JF Ptak Science Books LLC Post 366
November 11, 1918 marked the end of World War I. There were approximately 40 million casualties, including 20 million deaths and 21 million wounded, half of the deaths being civilians. The dead and wounded were about equally distributed to the Allied and Central powers, 6 million dead and wound for Germany and 5 million for France. The U.S., coming late into the war, lost about 170,000 killed and wounded. There was plenty to go around.
There were numerous and major battles fought right to the end by the exhausted combatants: St Mihiel (September, 1918), Meuse-Argonne (September - November, 1918), Canal du Nord (September, 1918) Vittorio Veneto (October, 1918), Second Battle of the Marne (July–August), and the British offensive in Palestine (September 1918) to name a few.
The end finally did come, the peace signed between Germany and the Allies at Compiegne, France, at the eleventh hour of the eleventh day of the eleventh month of 1918. Or at least the end came to the Western Front—fighting continued across the Russian Empire and also in parts of the Ottoman Empire.

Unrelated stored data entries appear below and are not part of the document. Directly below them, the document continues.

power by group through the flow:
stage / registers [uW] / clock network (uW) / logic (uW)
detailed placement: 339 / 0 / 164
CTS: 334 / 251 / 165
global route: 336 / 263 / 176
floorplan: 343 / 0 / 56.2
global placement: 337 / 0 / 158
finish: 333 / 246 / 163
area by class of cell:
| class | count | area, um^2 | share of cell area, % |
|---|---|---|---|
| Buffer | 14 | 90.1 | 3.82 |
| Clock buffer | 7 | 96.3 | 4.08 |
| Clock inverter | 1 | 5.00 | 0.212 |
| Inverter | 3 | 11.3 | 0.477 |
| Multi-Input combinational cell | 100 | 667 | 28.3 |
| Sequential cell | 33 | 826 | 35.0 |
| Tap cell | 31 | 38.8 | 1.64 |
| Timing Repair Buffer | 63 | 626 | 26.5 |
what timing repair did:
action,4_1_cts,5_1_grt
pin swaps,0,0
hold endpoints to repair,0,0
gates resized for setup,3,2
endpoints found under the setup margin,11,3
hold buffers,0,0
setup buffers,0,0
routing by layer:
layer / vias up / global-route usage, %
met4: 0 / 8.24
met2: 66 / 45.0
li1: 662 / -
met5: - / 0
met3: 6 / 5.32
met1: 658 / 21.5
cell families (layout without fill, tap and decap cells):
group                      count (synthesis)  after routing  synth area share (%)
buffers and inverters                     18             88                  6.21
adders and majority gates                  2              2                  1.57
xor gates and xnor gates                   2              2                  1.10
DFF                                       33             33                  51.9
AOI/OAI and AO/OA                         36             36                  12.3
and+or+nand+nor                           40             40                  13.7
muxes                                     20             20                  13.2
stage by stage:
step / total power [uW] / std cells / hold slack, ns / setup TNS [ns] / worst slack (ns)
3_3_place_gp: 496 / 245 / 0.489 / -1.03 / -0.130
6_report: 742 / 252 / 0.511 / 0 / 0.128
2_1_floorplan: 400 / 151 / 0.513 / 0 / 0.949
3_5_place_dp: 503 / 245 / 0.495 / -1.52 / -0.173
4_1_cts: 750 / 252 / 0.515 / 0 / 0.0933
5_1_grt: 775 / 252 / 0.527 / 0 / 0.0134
==> src/rtl/rx_phy_pkg.sv <==
// rtl/rx_phy_pkg.sv - shared RX PHY constants, comma patterns and aligner state encoding
package rx_phy_pkg;

    // Comma prefix (abcdeif) of K28.1/K28.5/K28.7 in both running disparities.
    localparam logic [6:0] COMMA_POS = 7'b1111100;
    localparam logic [6:0] COMMA_NEG = 7'b0000011;

    // Full K28.5 code groups, bit 0 = 8b/10b bit 'a'.
    localparam logic [9:0] K28_5_RDN = 10'b0101111100;
    localparam logic [9:0] K28_5_RDP = 10'b1010000011;

    typedef enum logic [1:0] {
        ALIGN_SEARCH = 2'd0,
        ALIGN_CHECK  = 2'd1,
        ALIGN_LOCKED = 2'd2
    } align_state_e;

    function automatic logic is_comma(input logic [6:0] cand);
        return (cand == COMMA_POS) || (cand == COMMA_NEG);
    endfunction

endpackage

==> src/rtl/comma_detect.sv <==
// rtl/comma_detect.sv - combinational comma search over all 10 bit offsets of a 20-bit window
module comma_detect
    import rx_phy_pkg::*;
(
    input  logic [19:0] win_i,
    output logic [9:0]  hit_o
);

    // Offset k looks at the 7 comma bits starting at window bit k.
    always_comb begin
        hit_o = '0;
        for (int k = 0; k < 10; k++) begin
            hit_o[k] = is_comma(win_i[k +: 7]);
        end
    end

endmodule

==> src/rtl/comma_symbol_aligner.sv <==
// rtl/comma_symbol_aligner.sv - K28.5 comma hunt, symbol lock FSM and aligned symbol output
module comma_symbol_aligner
    import rx_phy_pkg::*;
#(
    parameter int DATA_WIDTH   = 10,
    parameter int LOCK_COUNT   = 3,
    parameter int UNLOCK_COUNT = 4
) (
    input  logic                  clk,
    input  logic                  rst_n,
    input  logic [DATA_WIDTH-1:0] data_in,
    input  logic                  data_valid,
    output logic [DATA_WIDTH-1:0] data_out,
    output logic                  data_out_valid,
    output logic                  comma_det,
    output logic                  symbol_lock,
    output logic [3:0]            align_offset,
    output logic                  realign_pulse
);

    localparam int CNT_W  = $clog2(LOCK_COUNT + 1);
    localparam int MISS_W = $clog2(UNLOCK_COUNT + 1);

    align_state_e            state_q;
    logic [DATA_WIDTH-1:0]   prev_q;
    logic [3:0]              offset_q;
    logic [CNT_W-1:0]        cnt_q;
    logic [MISS_W-1:0]       miss_q;
    logic [DATA_WIDTH-1:0]   data_out_q;
    logic                    data_out_valid_q;
    logic                    comma_det_q;
    logic                    symbol_lock_q;
    logic                    realign_q;

    logic [2*DATA_WIDTH-1:0] win;
    logic [9:0]              hit_vec;
    logic                    any_hit;
    logic                    hit_cur;
    logic [3:0]              lowest_k;
    logic [3:0]              sel_k;
    logic [DATA_WIDTH-1:0]   aligned_sym;

    // Bit 0 of the window is the oldest received bit.
    assign win         = {data_in, prev_q};
    assign any_hit     = |hit_vec;
    assign hit_cur     = hit_vec[offset_q];
    assign aligned_sym = win[offset_q +: DATA_WIDTH];
    assign sel_k       = hit_cur ? offset_q : lowest_k;

    comma_detect u_comma_detect (
        .win_i (win),
        .hit_o (hit_vec)
    );

    // Lowest-offset hit, used when the current offset is not among the hits.
    always_comb begin
        lowest_k = 4'd0;
        for (int k = 9; k >= 0; k--) begin
            if (hit_vec[k]) begin
                lowest_k = 4'(k);
            end
        end
    end

    // Lock FSM with counters and registered outputs; nothing advances on stall cycles.
    always_ff @(posedge clk or negedge rst_n) begin
        if (!rst_n) begin
            state_q          <= ALIGN_SEARCH;
            prev_q           <= '0;
            offset_q         <= '0;
            cnt_q            <= '0;
            miss_q           <= '0;
            data_out_q       <= '0;
            data_out_valid_q <= 1'b0;
            comma_det_q      <= 1'b0;
            symbol_lock_q    <= 1'b0;
            realign_q        <= 1'b0;
        end else begin
            realign_q        <= 1'b0;
            data_out_valid_q <= 1'b0;
            comma_det_q      <= 1'b0;
            if (data_valid) begin
                prev_q           <= data_in;
                data_out_q       <= aligned_sym;
                data_out_valid_q <= (state_q == ALIGN_LOCKED);
                comma_det_q      <= hit_cur && (state_q == ALIGN_LOCKED);
                case (state_q)
                    ALIGN_SEARCH: begin
                        if (any_hit) begin
                            offset_q <= sel_k;
                            cnt_q    <= CNT_W'(1);
                            if (LOCK_COUNT == 1) begin
                                state_q          <= ALIGN_LOCKED;
                                symbol_lock_q    <= 1'b1;
                                data_out_valid_q <= 1'b1;
                                comma_det_q      <= hit_cur;
                            end else begin
                                state_q <= ALIGN_CHECK;
                            end
                        end
                    end
                    ALIGN_CHECK: begin
                        if (hit_cur) begin
                            if (cnt_q >= CNT_W'(LOCK_COUNT - 1)) begin
                                cnt_q            <= CNT_W'(LOCK_COUNT);
                                miss_q           <= '0;
                                state_q          <= ALIGN_LOCKED;
                                symbol_lock_q    <= 1'b1;
                                data_out_valid_q <= 1'b1;
                                comma_det_q      <= 1'b1;
                            end else begin
                                cnt_q <= cnt_q + CNT_W'(1);
                            end
                        end else if (any_hit) begin
                            offset_q <= lowest_k;
                            cnt_q    <= CNT_W'(1);
                        end
                    end
                    ALIGN_LOCKED: begin
                        if (hit_cur) begin
                            miss_q <= '0;
                        end else if (any_hit) begin
                            if (miss_q >= MISS_W'(UNLOCK_COUNT - 1)) begin
                                // Offset is kept; SEARCH replaces it on its first hit.
                                miss_q           <= '0;
                                state_q          <= ALIGN_SEARCH;
                                symbol_lock_q    <= 1'b0;
                                data_out_valid_q <= 1'b0;
                                comma_det_q      <= 1'b0;
                                realign_q        <= 1'b1;
                            end else begin
                                miss_q <= miss_q + MISS_W'(1);
                            end
                        end
                    end
                    default: begin
                        state_q <= ALIGN_SEARCH;
                    end
                endcase
            end
        end
    end

    assign data_out       = data_out_q;
    assign data_out_valid = data_out_valid_q;
    assign comma_det      = comma_det_q;
    assign symbol_lock    = symbol_lock_q;
    assign align_offset   = offset_q;
    assign realign_pulse  = realign_q;

endmodule

==> config.mk <==
export PLATFORM = sky130hd
export DESIGN_NAME = comma_symbol_aligner
export DESIGN_NICKNAME = d
export VERILOG_FILES = /design/src/rtl/rx_phy_pkg.sv /design/src/rtl/comma_detect.sv /design/src/rtl/comma_symbol_aligner.sv
export SDC_FILE = /design/constraint.sdc
export NUM_CORES = 1
export LEC_CHECK = 0
export CAP_MARGIN = 20
export CORE_ASPECT_RATIO = 0.8
export CORE_MARGIN = 1.5
export CORE_UTILIZATION = 40
export CTS_CLUSTER_DIAMETER = 40
export DETAILED_ROUTE_END_ITERATION = 12
export SLEW_MARGIN = 15
export SYNTH_ARGS = -nofsm -noshare
export SYNTH_HDL_FRONTEND = slang
export SYNTH_SLANG_ARGS = --single-unit
==> constraint.sdc <==
create_clock -name clk -period 4.29 [get_ports clk]
set_input_delay 0.6435 -clock clk [delete_from_list [all_inputs] [get_ports clk]]
set_output_delay 0.6435 -clock clk [all_outputs]
set_load 0.01 [all_outputs]
==> impl_metrics.yaml <==
outcome:
  status: "finished clean"
floorplanning:
  start_util_pct: 41.90
  die_w_um: 98.70
  dieArea_um2: 7852
  boundaryPins: 31
  core_um2: 6993
  fp-row-count: 27
  die_h_um: 79.56
finish:
  area_growth_pct: 14.01
  seq_area_um2: 875.8
  final_layout_size_suffix_gt1_share_pct: 16.56
  diodes: 0
  final_cells: 413
  nets: 343
  multiInputGateArea_um2: 1864
  layout.filler_cells: 667
routing:
  routed_via_density: 6.082
  vias: 2512
  routedWlPerCell_um: 18.00
  drtAntennaViolNets: 0
  drt_iter0_drc: 147
  wirelength_mm: 7.436
  drc_errors: 0
  first_pass_iters: 4
cts:
  clk_path_buf_depth: 2
  clk_latency_ns: 0.29
  cts-resized-gates: 0
  clkSlewWorstSetupHoldPaths_ns: 0.08
  clkSinkCount: 35
  cts_htree_levels: 2
  root_buffer: "clkbuf_8"
  cts_setup_buffers: 0
  cts_buffers: 5
  hold_buffers: 0
  cts_tree: "built"
synthesis:
  synth_top_area_share_pct: 29.89
  synth_cells: 310
  synthArstFlopShare_pct: 100.0
  ys_ff_latch: 35
  yosysTopAreaCell: "dfrtp_1"
  netlist_area_um2: 2930
  yosys_warnings: 0
  synth_nets: 328
  ys_seq_area_share_pct: 29.89
  yosys-top-cells-count: "dfrtp_1, mux2i_1, nor2_1"
  ys.flop_type: "dfrtp_1"
  synth_edf_count: 0
  yosysMostFrequentCell: "dfrtp_1"
  netlist_top_cells_area: "dfrtp_1, mux2i_1, mux2_2"
  syn_avg_cell_area_um2: 9.453
  ys_types: 64
grt:
  grt_antenna_before_repair: 0
  grt_usage_pct: 20.08
  grt_pass1_vias: 2437
  grt_pass1_wl_mm: 12.52
  grt_max_degree: 36
  grt-ovfl-total: 0
worst_setup_path:
  cp.arrival_ns: 3.63
  required_ns: 4.46
  rrSetupSlack_ns: 1.28
  end_kind: "register"
  start_kind: "primary input"
  path_class: "in -> reg"
  worstPathMaxFanout: 18
timing:
  fin_skew_ns: 0.003807
  drv_slew: 0
  tightest_slew_ns: 0.8841
  slew_headroom_pct: 40.70
  setup_viol: 0
  min_period_ns: 3.454
  hold_violations: 0
  rsz0062_at_grt: "no"
  fin_setup_tns_ns: 0
  fin_ws_ns: 0.8357
  clock.fmax_mhz: 289.5
  period_share_pct: 80.52
worst_hold_path:
  holdCritPathClass: "in -> async"
placed_design:
  portBuffers: 30
  dpl_worst_slack_ns: 0.6127
  gp_congestion: 0.8806
  post-place-cells: 405
  place.detailed.hpwl_mm: 5.164
pwr:
  pwr_density_cell_nw_per_um2: 607.5
  power_leakage_nw: 1.317
  ir_drop_mv: 0.3092
job:
  cap_viol_max_count: 0
## layer usage
metal	global-route usage, %	part of all wire [%]	vias up
met1	28.77	50	1226
met5	0	0	-
met2	32.01	45	61
met3	3.065	4.1	9
li1	-	-	1216
met4	4.714	0.77	0
## worst paths after layout
check,from,depth (start not counted),end
max in group asynchronous,rst_n,1,prev_q[1]$_DFFE_PN0P_
hold reg to reg,data_out[9]$_DFFE_PN0P_,1,data_out[9]$_DFFE_PN0P_
setup / recovery,data_in[0],8,align_offset[0]$_DFFE_PN0P_
min in group clk,data_out[9]$_DFFE_PN0P_,1,data_out[9]$_DFFE_PN0P_
hold / removal,rst_n,1,prev_q[4]$_DFFE_PN0P_
setup reg to reg,align_offset[0]$_DFFE_PN0P_,6,align_offset[0]$_DFFE_PN0P_
## metrics by stage
step / total power, mW / instance area [µm²] / utilization, % / hold WS, ns
4_1_cts: 2.040 / 3341 / 47.77 / 0.4861
5_1_grt: 2.193 / 3341 / 47.77 / 0.5268
3_5_place_dp: 1.710 / 3223 / 46.09 / 0.4767
3_3_place_gp: 1.704 / 3223 / 46.09 / 0.4758
6_report: 2.029 / 3341 / 47.77 / 0.4482
2_1_floorplan: 1.408 / 2930 / - / 0.3479
## cell families (layout without fill, tap and decap cells)
family                   Yosys count  in the layout  synth area share, %
flip-flops                        35             35                29.89
AND/OR/NAND/NOR                   93             93                18.83
adder cells (fa/ha/maj)            5              5                2.135
multiplexers                      50             50                20.45
buffers and inverters             41             57                6.490
AO/OA/AOI/OAI                     86             86                22.20
## sequential cells by signal (all words and copies together) (netlist names)
signal / cells
state_q: 2
symbol_lock: 1
prev_q: 10
data_out: 10
cnt_q: 2
data_out_valid: 1
comma_det: 1
align_offset: 4
realign_pulse: 1
miss_q: 3
## layout make-up
cell class	count	share of cell area [%]
Timing Repair Buffer	32	9.288
Tap cell	87	3.258
Clock inverter	2	1.049
Inverter	17	1.910
Clock buffer	6	2.472
Multi-Input combinational cell	234	55.81
Sequential cell	35	26.22
## placed cells by master, fill, tap and decap left out, drive strengths merged, types with 3 or more instances in the layout
cell | Yosys | routed
o32ai | 4 | 4
nand2b | 5 | 5
o22ai | 3 | 3
ha | 5 | 5
nand3 | 11 | 11
o21ai | 18 | 18
and3 | 3 | 3
clkdlybuf4s50 | 0 | 29
mux4 | 6 | 6
a21oi | 11 | 11
clkbuf | 9 | 6
buf | 15 | 3
a221oi | 3 | 3
a211oi | 17 | 17
nand2 | 17 | 17
o22a | 4 | 4
mux2i | 25 | 25
inv | 15 | 15
a31oi | 6 | 6
nand3b | 3 | 3
nor2b | 3 | 3
dfrtp | 35 | 35
o21a | 3 | 3
nor2 | 22 | 22
or3b | 6 | 6
clkinv | 2 | 3
mux2 | 19 | 19
nor3 | 4 | 4
## worst max-delay path, cell delays in order
cell	delay [ns]
clkdlybuf4s50_1	0.80
or4_1	0.26
o32ai_2	0.13
mux4_2	0.48
or2b_2	0.34
a31oi_4	0.47
nand3_2	0.16
mux2_1	0.35
## where the power goes
group / internal [mW] / switching (mW) / leakage [nW]
logic: 0.548 / 0.564 / 0.827
registers: 0.432 / 0.168 / 0.428
clock network: 0.188 / 0.130 / 0.0612
total: 1.17 / 0.861 / 1.32
Note: power is estimated with default switching activity, not from simulation.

This image of a British Tommy on a tank--in the form of Father Christmas, racing across the cold, backlit by a cold Moon—seems particularly ambidextrous to me. Hopeful, celebratory, and mindful too of all those men who would not be returning, mindful of those who would; a curious display of what the coming holiday could mean to a hundred million people, joyful and crushing. The tank's canon, I see, has been removed.
The poet Laurence Binyon (who seems to have done everything and been everywhere) wrote one of the most often quoted poems for the remembrance of the dead of WWI:
They shall grow not old, as we that are left grow old:
Age shall not weary them, nor the years condemn.
At the going down of the sun and in the morning
We will remember them. We will remember them.
--from “The Fallen” published with "The Fourth of August" and "To Women" collectively as "The Winnowing Fan". These works were set to music by Edward Elgar as The spirit of England: op. 80, for tenor or soprano solo, chorus and orchestra (1917).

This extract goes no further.